The problem
Onchain governance and public-goods funding are broken by Sybil attacks: one person spins up thousands of wallets and drowns out honest voters. Existing fixes are weak or centralized — biometrics (privacy-hostile), social graphs (collusion-prone), or single-company KYC (a new gatekeeper).
Meanwhile, every EU citizen is getting a state-issued digital identity (eIDAS 2.0 EUDI Wallet, mandatory by end-2026; in Croatia already live as Certilia, eIDAS High assurance). That trust anchor exists — but there is no open, privacy-preserving bridge from it to a public blockchain.
What we build
A protocol that turns a verified national eID login into a soulbound token (SBT) on Gnosis Chain, where one person = one identity across any number of wallets, enforced by a non-reversible nullifier = HMAC(OIB) — the raw national ID never touches the chain or any plaintext store (GDPR by design).
- Source-agnostic: Certilia today, EUDI Wallet (SD-JWT VC / mDoc) tomorrow → works for all 27 EU states.
- Composable: a public-chain SBT usable by any DAO, quadratic-funding round, or onchain vote — unlike the EU's permissioned EBSI.
- Private voting: MACI / Semaphore zk-nullifiers give one-person-one-vote without linking vote to citizen, with receipt-freeness (anti-vote-buying).
Why it's novel (verified prior-art scan)
Every component has neighbors (World ID, Rarimo/zkPassport, EBSI, Acurast), but the specific bridge — a live national eID (OIDC) → onchain personhood SBT — is an unoccupied space. World ID uses biometrics; Rarimo uses passport NFC; EBSI is permissioned and off-DeFi. We root in the EU's own mandatory eID and land it on a public, composable chain. The nullifier-registry + zk design mirrors proven practice (World ID); our differentiator is the eID root + EU-standard alignment + Croatian first-mover.
Why fund it as a public good
- 100% open source — contracts, verifier node, docs. ITalk is a non-custodial software provider; regulated identity issuance stays with licensed parties (AKD/Certilia, EUDI). Minimal GDPR surface.
- EU-strategy aligned — directly complements eIDAS 2.0 / EUDI Wallet rollout (2024–2027) with the self-sovereign, composable layer the regulation itself gestures at (Recital 14: "zero-knowledge proof").

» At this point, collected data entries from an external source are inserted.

[config.mk]
export PLATFORM = sky130hd
export DESIGN_NAME = mfdl_queue
export DESIGN_NICKNAME = d
export VERILOG_FILES = /design/src/rtl/mfdl_queue.sv
export SDC_FILE = /design/constraint.sdc
export NUM_CORES = 1
export LEC_CHECK = 0
export ABC_AREA = 1
export BUFFER_PORTS_ARGS = -buffer_cell sky130_fd_sc_hd__buf_2
export CAP_MARGIN = 30
export CORE_AREA = 2 2 39 41
export DETAILED_ROUTE_END_ITERATION = 10
export DIE_AREA = 0 0 41 43
export PLACE_DENSITY = 0.48
export SLEW_MARGIN = 20
export SYNTH_ARGS = -nofsm -noshare
export SYNTH_HDL_FRONTEND = slang
export SYNTH_SLANG_ARGS = --single-unit
[constraint.sdc]
create_clock -name clock -period 1.53 [get_ports clock]
set_input_delay 0.0765 -clock clock [delete_from_list [all_inputs] [get_ports clock]]
set_output_delay 0.0765 -clock clock [all_outputs]
set_load 0.05 [all_outputs]
[src/rtl/mfdl_queue.sv]
// ----------------------------------------------------------------------------
// mfdl_queue
// Two-entry command queue between the front and the back part.
// ----------------------------------------------------------------------------
module mfdl_queue #(
   parameter type item_type = logic
) (
   input  logic     clock,
   input  logic     reset,
   input  logic     push,
   input  item_type push_data,
   output logic     full,
   input  logic     pop,
   output item_type pop_data,
   output logic     empty
);

   item_type   slot_ff [2];
   logic       wr_ptr_ff, wr_ptr_in;
   logic       rd_ptr_ff, rd_ptr_in;
   logic [1:0] count_ff, count_in;

   assign full     = (count_ff == 2'd2);
   assign empty    = (count_ff == 2'd0);
   assign pop_data = slot_ff[rd_ptr_ff];

   always_comb begin
      wr_ptr_in = push ? ~wr_ptr_ff : wr_ptr_ff;
      rd_ptr_in = pop  ? ~rd_ptr_ff : rd_ptr_ff;
      count_in  = count_ff + {1'b0, push} - {1'b0, pop};
   end

   always_ff @(posedge clock) begin
      if (reset) begin
         wr_ptr_ff <= 1'b0;
         rd_ptr_ff <= 1'b0;
         count_ff  <= 2'd0;
      end else begin
         wr_ptr_ff <= wr_ptr_in;
         rd_ptr_ff <= rd_ptr_in;
         count_ff  <= count_in;
      end
      if (push) begin
         slot_ff[wr_ptr_ff] <= push_data;
      end
   end

endmodule

---- Yosys cells after proc, flatten, opt, wreduce, memory -nomap -nowiden ----
Memory sizes are Yosys's and may differ from the RTL's. A register that Yosys moved wholly into a read port is not among the register bits.
Cells that the tools add are included.
word-level totals
  register bits ........................... 4
  latch bits .............................. 0
  memory bits (writable) .................. 2
  memory bits (read-only) ................. 0
  bits of input ports ..................... 5
  output and inout bits ................... 3
  word-level logic and storage cells ...... 14
  memories ................................ 1
memory list
  memory   depth  width  read ports  clocked after Yosys merged registers in  wr ports  RTL line  text
  slot_ff  2      1      1           1                                        1         18        item_type slot_ff [2];
operators by class
  add/sub/neg operators ................... 2
  multiply operators ...................... 0
  div/mod/pow operators ................... 0
  $lt $le $gt $ge ......................... 0
  eq/ne operators ......................... 1
  shift-type cells ........................ 0
  multiplexer cells ....................... 4
  bitwise gates (word level) .............. 2
  reduce and logical (&&, ||, !) cells .... 1
operator list
  kind                                         number
  1-bit 2-to-1 mux                             4
  2-bit by 1-bit adder with 2-bit output       1
  2-bit equality test (second input constant)  1
  2-bit logical NOT                            1
  1-bit inverter                               2
  2-bit by 1-bit subtractor with 2-bit output  1

---- Depth between registers and ports, before layout ----
Gate-level depths: netlist of run 1.
  depth in word-level cells ............... 3
  mapped depth ............................ 9
  depth with buffers taken out ............ 9

---- Worst setup path after synthesis of run 1 ----
OpenSTA, ideal clock, no wires.
  path type ............................... flip-flop to flip-flop
  from .................................... register count_ff[0]
  to ...................................... register count_ff[1]
  setup time .............................. 0.116 ns
  arrival time ............................ 1.118 ns
  required time ........................... 1.414 ns
  path slack .............................. 0.296 ns
  stages on the path, launching flop included .. 9
  cells stage by stage .................... dfxtp_1 > inv_1 > ha_1 > inv_1 > ha_1 > inv_1 > nand2_2 > a21oi_1 > nor2_2
between the ends
  cells in the longest elaborated chain, start to end .. 2
RTL lines
  element                                      RTL line  text
  start, declared                              21        logic [1:0] count_ff, count_in;
  start signal, assigned                       41        count_ff <= count_in;
  2-bit by 1-bit adder with 2-bit output       30        count_in = count_ff + {1'b0, push} - {1'b0, pop};
  2-bit by 1-bit subtractor with 2-bit output  30
Every way passes these cells.
A chain may end at the register's enable or synchronous reset.

---- Final worst setup path of run 1 ----
Same ends and word-level chain as after synthesis.

==> reports/qor.txt, run 1 <==
Yosys reg bits -> 7
Hold Buf Count CTS -> 0
H-tree level count -> 1
Initial antenna violation count -> 0
Power per cell area -> 1340 mW/mm^2
YS warnings -> 0
Hold violation total from the final report -> 0
Worst path cell trace -> inv_1 -> ha_1 -> inv_1 -> ha_1 -> inv_1 -> nand2_2 -> a21oi_1 -> nor2_2
Sequential area share after synthesis -> 53.3%
CTS root buf -> clkbuf_4
Total clock sinks -> 7
Gate Count Post-Synth -> 34
RSZ-0062 raised after global routing -> no
All-Layer GR Usage -> 6.34%
Die Y -> 43 um
Number of fill cells -> 151
# Post-CTS Setup Buffers -> 0
Seq pwr share -> 43.0%
Min-Delay Path Class -> primary input to register
ANT nets after route -> 0
Max_cap viols -> 0
Max Slew Vio Count -> 0
Yosys cell types -> 13
Core box area -> 0.00138 sq mm
Critical path fanouts, max -> 3
Cts bufs inserted -> 3
Clock Pin Slew Worst Setup and Hold Paths -> 0.06 ns
Logic pwr share -> 24.6%
Worst slew margin -> 83.6%
Cell area after synthesis -> 300 sq um
Initial Utilization -> 21.7%
Via density -> 3.70
Slowest CP cell -> dfxtp_1
CP most frequent cell -> inv_1
Die W -> 41 um
PnR Total Power -> 0.512 mW
Clock power frac -> 32.4%
Startpoint types -> register
# setup viols final -> 0
DRC errors left -> 0
Most frequent cells in the layout -> inv_1 (8), nor2_1 (7), buf_2 (7)
Clock Latency Late Sink -> 0.25 ns
Leakage -> 0.196 nW
WP data required -> 1.67 ns
GR Overflow Total -> 0
CTS tree -> built
Initial drt markers -> 6
Share of layout cells above drive strength 1 -> 31.1%
Minimum clock period -> 1.28 ns
Total number of vias -> 226
CP Capture Type -> register
Internal Power -> 0.345 mW
Largest net degree at the start of global routing -> 6
Routability Congestion -> 0.693
Sw Ratio -> 32.5%
Setup Skew -> 0.000151 ns
Clock buffer depth -> 2
PortBufs -> 7
DP Wirelength -> 344 um
Commonest non-fill, non-tap cell in the layout -> inv_1
Number of global-route vias before repair -> 175
Psw -> 0.166 mW
DIE AREA -> 0.00176 sq mm
Setup TNS -> 0 ns
Max frequency -> 0.779 GHz
Critical path class -> register to register
Post_cts resized -> 0
Initial DRT Pass Iterations -> 2
Post-Route WL -> 426 um
Worst path max stage delay -> 0.35 ns
Syn_nets -> 41
# diodes -> 0
Status -> complete, no violations
Mean Syn Cell Area -> 8.83 sq um
Synth-to-Final Area Change -> 27.5%
Nets -> 53
WL/cell -> 6.98 um
Worst path arrival time -> 1.42 ns
Period utilization -> 83.9%
Top Ports -> 8
First-pass GRT wire length -> 655 um
Min Hold Slack -> 0.0219 ns
VDD IR-drop max -> 0.417 mV
Worst slew pin tran -> 0.248 ns
Row Count -> 14
[routing by layer]
layer	share of wire [%]	GRT usage [%]	routed length, um	vias up
met5	0	0	0	-
met4	1.6	10.0	7	0
met3	2.1	1.57	9	2
met2	50	6.88	211	4
met1	46	7.47	197	94
li1	-	-	-	126
[power groups by stage]
stage	logic, mW	clock network [mW]	registers (mW)
floorplan	0.102	0	0.222
global placement	0.127	0	0.225
detailed placement	0.128	0	0.224
CTS	0.128	0.173	0.220
global route	0.139	0.190	0.222
finish	0.126	0.166	0.220
[kinds of logic after synthesis]
| logic type | share of synthesized area, % |
|---|---|
| and+or+nand+nor | 20.0 |
| buffers and inverters | 10.0 |
| DFF | 53.3 |
| adders and majority gates | 8.33 |
| AOI/OAI and AO/OA | 1.67 |
| xor gates and xnor gates | 2.92 |
| muxes | 3.75 |
[final cells by class]
class	count	area (sq um)	area share (%)
Sequential cell	7	160	41.8
Multi-Input combinational cell	19	110	28.8
Timing Repair Buffer	7	35.0	9.15
Inverter	8	30.0	7.84
Clock buffer	3	22.5	5.88
Tap cell	16	20.0	5.23
Clock inverter	1	5.00	1.31
[critical path: cells and delay by family (launching register included)]
kind	cells	cell delay, ns
flops	1	0.35
buf+inv	3	0.15
compound gates	1	0.15
fa+ha+maj	2	0.44
simple gates	2	0.10
[path summary, 6_finish.rpt]
check                endpoint        start  depth (start not counted)  slack (ns)
setup / recovery  count_ff[1]  count_ff[0]                          8        0.25
hold / removal     slot_ff[0]    push_data                          1        0.02
setup reg to reg  count_ff[1]  count_ff[0]                          8        0.25
hold reg to reg     rd_ptr_ff    rd_ptr_ff                          2        0.51
[per-stage QoR]
step / area, sq um / utilization, % / instances / setup slack [ns]
2_1_floorplan: 300 / - / 34 / 0.296
3_3_place_gp: 355 / 25.7 / 57 / 0.249
3_5_place_dp: 355 / 25.7 / 57 / 0.245
4_1_cts: 383 / 27.7 / 61 / 0.237
5_1_grt: 383 / 27.7 / 61 / 0.166
6_report: 383 / 27.7 / 61 / 0.246
[synth_stat cells]
library cell / count / share of area [%]
a21oi_1: 1 / 1.7
dfxtp_1: 5 / 33
edfxtp_1: 2 / 20
ha_1: 2 / 8.3
inv_1: 8 / 10
mux2_2: 1 / 3.7
nand2_1: 3 / 3.7
nand2_2: 1 / 2.1
nand3_1: 1 / 1.7
nor2_1: 7 / 8.8
nor2_2: 1 / 2.1
nor3_1: 1 / 1.7
xnor2_1: 1 / 2.9
(Power assumes the default switching activity.)
==> run 2: changes to the inputs <==
--- a/config.mk
+++ b/config.mk
@@ -11,7 +11,7 @@
 export CORE_AREA = 2 2 39 41
 export DETAILED_ROUTE_END_ITERATION = 10
 export DIE_AREA = 0 0 41 43
-export PLACE_DENSITY = 0.48
+export PLACE_DENSITY = 0.49
 export SLEW_MARGIN = 20
 export SYNTH_ARGS = -nofsm -noshare
 export SYNTH_HDL_FRONTEND = slang
==> constraint.sdc (replaced) <==
create_clock -name clock -period 1 [get_ports clock]
set_input_delay 0.05 -clock clock [delete_from_list [all_inputs] [get_ports clock]]
set_output_delay 0.05 -clock clock [all_outputs]
set_load 0.05 [all_outputs]
==> reports/qor.txt, run 2 (synthesis gave the netlist of run 1 again) <==
Status -> complete, but fails checks
Failing checks -> setup timing
Final Non-Filler Cells -> 64
WP data required -> 1.14 ns
Total clock sinks -> 7
# diodes -> 0
Worst Setup EP -> count_ff[1]
Worst slew pin tran -> 0.183 ns
CP Capture Type -> register
Setup Skew -> 0.00258 ns
Post-Route WL -> 593 um
Slowest CP cell -> dfxtp_2
Power per cell area -> 1870 mW/mm^2
Initial DRT Pass Iterations -> 4
Worst path arrival time -> 1.32 ns
H-tree level count -> 1
Initial antenna violation count -> 0
Max_cap viols -> 0
Leakage -> 0.229 nW
First-pass GRT wire length -> 834 um
Core box area -> 0.00138 sq mm
FF-to-FF Start -> count_ff[0]
Largest net degree at the start of global routing -> 6
Die Y -> 43 um
Top Ports -> 8
ANT nets after route -> 0
Row Count -> 14
Most frequent cells in the layout -> inv_2 (5), nor2_1 (5), buf_2 (4)
All-Layer GR Usage -> 7.46%
GR Overflow Total -> 0
CTS root buf -> clkbuf_4
Place WS -> -0.201 ns
Worst slew margin -> 87.7%
DRC errors left -> 0
Worst-case reg-to-reg path depth -> 8
Min-Delay Path Class -> primary input to register
Worst path cell trace -> inv_2 -> ha_4 -> inv_2 -> ha_4 -> inv_2 -> nand2_2 -> a21oi_2 -> nor2_2
Cell count after placement -> 58
Initial drt markers -> 5
Critical path fanouts, max -> 2
Nets -> 56
Synth-to-Final Area Change -> 65.0%
Clock Pin Slew Worst Setup and Hold Paths -> 0.05 ns
Critical path class -> register to register
DP Wirelength -> 391 um
Initial Utilization -> 21.7%
Share of layout cells above drive strength 1 -> 62.5%
# setup viols final -> 5
Startpoint types -> register
R2R Path End -> count_ff[1]
Total stage count of the critical path -> 8
Worst path max stage delay -> 0.33 ns
CTS tree -> built
CP delay by family, top -> adder cells
Hold violation total from the final report -> 0
Setup ws final -> -0.182 ns
Max frequency -> 0.846 GHz
Clock buffer depth -> 2
Crit path buf inv count -> 3
WL/cell -> 9.27 um
CP most frequent cell -> inv_2
PortBufs -> 7
RSZ-0062 raised after global routing -> yes
Die W -> 41 um
Number of global-route vias before repair -> 213
Routability Congestion -> 0.621
VDD IR-drop max -> 0.793 mV
Max Slew Vio Count -> 0
DIE AREA -> 0.00176 sq mm
Total number of vias -> 247
CP Launch Point -> count_ff[0]
Minimum clock period -> 1.18 ns
Reg2Reg Setup Slack -> -0.18 ns
Clock Latency Late Sink -> 0.24 ns
Period utilization -> 118%
Cts bufs inserted -> 3
Hold Crit Depth -> 2
Via density -> 3.86
## run 2: cell types whose count changed in the layout (fill, tap and decap cells not counted), moves of 3 or more
cell and change:
buf_2 -3, inv_1 -5, inv_2 +5, buf_6 +3
## run 2: timing repair
action	in CTS	in global routing
endpoints found under the setup margin	5	5
setup buffers	0	1
pin swaps	6	4
cloned	0	0
endpoints found under the hold margin	2	0
resized for setup	12	10
hold buffers	1	0
## run 2: power by group
group          switching [mW]  internal (mW)  leakage [nW]
clock                  0.0969          0.152        0.0150
sequential             0.0218          0.326        0.0613
combinational           0.181          0.148         0.153
total                   0.300          0.625         0.229
## run 2: how the worst min path moves through the flow
| stage | start | endpoint |
|---|---|---|
| 3_5_place_dp | push_data | slot_ff[0] |
| 3_3_place_gp | push_data | slot_ff[0] |
| 2_1_floorplan | reset | count_ff[0] |
| 6_report | reset | count_ff[0] |
| 5_1_grt | reset | count_ff[0] |
| 4_1_cts | reset | count_ff[0] |
## run 2: routing by layer
metal	track usage [%]	part of all wire [%]
met1	8.47	45
met2	10.3	52
met3	4.71	2.7
met4	4.00	0
met5	0	0
## run 2: area by class of cell
cell class,instances,area [sq um]
Multi-Input combinational cell,19,168
Timing Repair Buffer,10,86.3
Fill cell,144,888
Inverter,8,30.0
Clock buffer,4,26.3
Sequential cell,7,165
Tap cell,16,20.0
## run 2: per-stage QoR
step / utilization [%] / area (sq um) / power, mW / setup TNS [ns] / hold WS (ns)
floorplan: - / 318 / 0.515 / -0.319 / 0.114
global placement: 27.5 / 380 / 0.572 / -0.272 / 0.243
detailed placement: 27.5 / 380 / 0.572 / -0.267 / 0.252
CTS: 33.3 / 460 / 0.892 / -0.457 / 0.0228
global route: 35.8 / 495 / 0.980 / -0.740 / 0.0237
finish: 35.8 / 495 / 0.925 / -0.521 / 0.0211
==> run 3: changes to the inputs <==
--- a/config.mk
+++ b/config.mk
@@ -5,13 +5,12 @@
 export SDC_FILE = /design/constraint.sdc
 export NUM_CORES = 1
 export LEC_CHECK = 0
-export ABC_AREA = 1
 export BUFFER_PORTS_ARGS = -buffer_cell sky130_fd_sc_hd__buf_2
 export CAP_MARGIN = 30
 export CORE_AREA = 2 2 39 41
 export DETAILED_ROUTE_END_ITERATION = 10
 export DIE_AREA = 0 0 41 43
-export PLACE_DENSITY = 0.49
+export PLACE_DENSITY = 0.48
 export SLEW_MARGIN = 20
 export SYNTH_ARGS = -nofsm -noshare
 export SYNTH_HDL_FRONTEND = slang
==> reports/qor.txt, run 3 <==
CP Capture Type -> register
Slowest CP cell -> dfxtp_2
Top Ports -> 8
Yosys cell types -> 10
WL/cell -> 10.9 um
Number of global-route vias before repair -> 213
Initial antenna violation count -> 0
Setup ws final -> -0.137 ns
PnR Total Power -> 1.05 mW
Die Y -> 43 um
Largest net degree at the start of global routing -> 6
Worst slew margin -> 86.8%
FF+latch area -> 163 sq um
Area leader, netlist -> dfxtp_1
R2R Path End -> count_ff[1]
Routability Congestion -> 0.666
Min-Delay Path Class -> primary input to register
Synth-to-Final Area Change -> 70.0%
Failing checks -> setup timing
All-Layer GR Usage -> 8.96%
Hold violation total from the final report -> 0
Multiplexer area fraction after synthesis -> 3.91%
Worst Setup EP -> count_ff[1]
WP data required -> 1.15 ns
RSZ-0062 raised after global routing -> yes
Area fraction in compound gates after synthesis -> 0%
Initial DRT Pass Iterations -> 3
Period utilization -> 114%
Commonest cells in the synthesized netlist -> dfxtp_1 (5), nor2_1 (5), nor2b_1 (3)
EDFF count, synth -> 2
Critical path fanouts, max -> 2
DRC errors left -> 0
Initial drt markers -> 5
Share of layout cells above drive strength 1 -> 59.0%
Row Count -> 14
Yosys reg bits -> 7
Clock buffer depth -> 2
Area fraction of the dominant cell type after synthesis -> 34.8%
Cell area after synthesis -> 288 sq um
Largest family of logic cells by synthesized area -> simple AND/OR/NAND/NOR gates
Worst slew pin tran -> 0.197 ns
H-tree level count -> 1
YS warnings -> 0
First-pass GRT wire length -> 924 um
DIE AREA -> 0.00176 sq mm
Total number of vias -> 223
Clock Pin Slew Worst Setup and Hold Paths -> 0.06 ns
Setup Skew -> 0.000326 ns
Area after DPL -> 352 sq um
Post-Route WL -> 602 um
DP Wirelength -> 383 um
CP delay by family, top -> adder cells
Top cells by area, synth -> dfxtp_1 (35%), edfxtp_1 (21%), ha_1 (8.7%), xnor3_1 (7.8%), nor2_1 (6.5%)
Gate Count Post-Synth -> 24
Critical path class -> register to register
Total clock sinks -> 7
Nets -> 47
# setup viols final -> 5
Post-Synth XOR/XNOR Area -> 13.9%
Max_cap viols -> 0
Reg2Reg Setup Slack -> -0.14 ns
CP Launch Point -> count_ff[0]
Async set or reset register ratio after synthesis -> 0%
Number of fill cells -> 146
GR Overflow Total -> 0
Adder-Cell Fraction of Synth Area -> 8.70%
Cts bufs inserted -> 3
Via density -> 4.05
Syn_nets -> 31
FF-to-FF Start -> count_ff[0]
Core box area -> 0.00138 sq mm
Status -> complete, but fails checks
Final Instance Area -> 489 sq um
CTS tree -> built
CTS root buf -> clkbuf_4
Crit path buf inv count -> 2
Setup TNS -> -0.598 ns
Clock Latency Late Sink -> 0.26 ns
Post-Route Utilization -> 35.4%
Worst path max stage delay -> 0.34 ns
Multi-input logic area -> 171 sq um
Sequential area share after synthesis -> 55.7%
Post-Synth Simple-Gate Area -> 15.2%
Minimum clock period -> 1.14 ns
# diodes -> 0
Min Hold Slack -> 0.116 ns
Hold Crit Depth -> 3
Mean Syn Cell Area -> 12.0 sq um
Startpoint types -> register
Most frequent cells in the layout -> nor2_1 (4), buf_2 (4), dfxtp_1 (3), clkbuf_4 (3)
VDD IR-drop max -> 1.13 mV
Total stage count of the critical path -> 6
PortBufs -> 7
Max frequency -> 0.879 GHz
Hold wc startpoint -> pop
Worst path cell trace -> inv_2 -> ha_4 -> inv_2 -> ha_4 -> xnor3_1 -> nor2_1
Power per cell area -> 2140 mW/mm^2
Leakage -> 0.210 nW
Worst-case reg-to-reg path depth -> 6
Initial Utilization -> 20.8%
ANT nets after route -> 0
Prevailing post-synth register cell -> dfxtp_1
Max Slew Vio Count -> 0
Worst path arrival time -> 1.29 ns
Die W -> 41 um
[run 3: metal layers]
metal,wire (um),global-route usage [%]
met3,44,4.71
met4,26,10.0
met1,223,8.77
met2,308,11.9
met5,0,0
[run 3: stage by stage]
step	instances	setup slack (ns)
after floorplan	24	-0.124
after global placement	48	-0.131
after detailed placement	48	-0.176
after CTS	54	-0.171
after global routing	55	-0.201
final	55	-0.137
[run 3: tightest hold or removal path, stage by stage]
cell,delay [ns]
buf_2,0.12
xnor2_1,0.09
nor2_1,0.09
[run 3: repair_timing]
action / 4_1_cts / 5_1_grt
endpoints found under the setup margin: 5 / 5
gates resized for setup: 16 / 5
setup buffers: 0 / 1
pin swaps: 2 / 1
hold buffers: 2 / 0
hold endpoints to repair: 3 / 0
[run 3: cell type report]
| cell class | instances | area share, % |
|---|---|---|
| clock buffer | 3 | 4.60 |
| clock inverter | 1 | 1.02 |
| inverter | 2 | 1.53 |
| multi-input combinational | 15 | 35.0 |
| sequential | 7 | 33.2 |
| tap | 16 | 4.09 |
| timing repair buffer | 11 | 20.5 |
[run 3: how the worst min path moves through the flow]
stage                       end
global route          wr_ptr_ff
global placement     slot_ff[0]
floorplan           count_ff[0]
CTS                   rd_ptr_ff
detailed placement   slot_ff[0]
finish                rd_ptr_ff
[run 3: power breakdown]
part	internal, mW	leakage [nW]	switching, mW
clock network	0.148	0.0177	0.130
logic	0.210	0.131	0.192
registers	0.333	0.0610	0.0323
total	0.691	0.210	0.354
[run 3: cell families after synthesis]
group,after synthesis
multiplexers,1
XOR/XNOR,3
AND/OR/NAND/NOR,9
adder cells (fa/ha/maj),2
buffers and inverters,2
flip-flops,7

- Reusable by everyone — municipalities, associations (udruge), cooperatives, DAOs, participatory budgets.
What we're asking for
| Track | Program | Ask | Use |
|---|---|---|---|
| Now | EU NGI Pilots (cascade funding, no consortium needed) | ~€60,000 | MVP: IdentityRegistry + PersonhoodSBT + verifier-A (zkTLS-over-Certilia), open-sourced |
| Next | Gnosis / GnosisDAO ecosystem grant | €25–100k | Deploy, audit prep, Safe/relayer integration |
| Next | Optimism RetroPGF / Octant / Gitcoin | retro | Reward shipped public-good usage |
| Later | Digital Europe / EUDI Large-Scale Pilot (via consortium: POTENTIAL/EWC/NOBID/DC4EU) | consortium share | EUDI Wallet source (SD-JWT VC/mDoc), pan-EU |
Milestones (12 months)
MVP
Nullifier registry + SBT contracts on Gnosis testnet; verifier-A (zkTLS/Certilia) PoC; mock issuer/verifier harness.
Pilot
First real Croatian-eID mints; a live association (udruga) vote; nodes on the public map.
Privacy
MACI/Semaphore anonymous voting; pepper threshold-custody.
Decentralize & EU
Optional Android verifier mesh (on Acurast substrate); EUDI Wallet verifier track; security audit.
Team & assets
ITalk d.o.o. (est. 2016, Zagreb) — already ships the surrounding stack: Certilia eID verification in production (domovina-api), a self-custody EURe wallet + Safe/relayer rail (pay.domovina.ai), an out-of-band SMS proof gateway (sms.domovina.ai), and a public GIS map of Croatia (karta) to visualize the node network. This protocol is the identity layer that ties them together.
Not investment/legal advice. Freedom-to-operate note: a formal patent/FTO review is planned before any commercialization; the protocol is released as an open public good, not a patented product.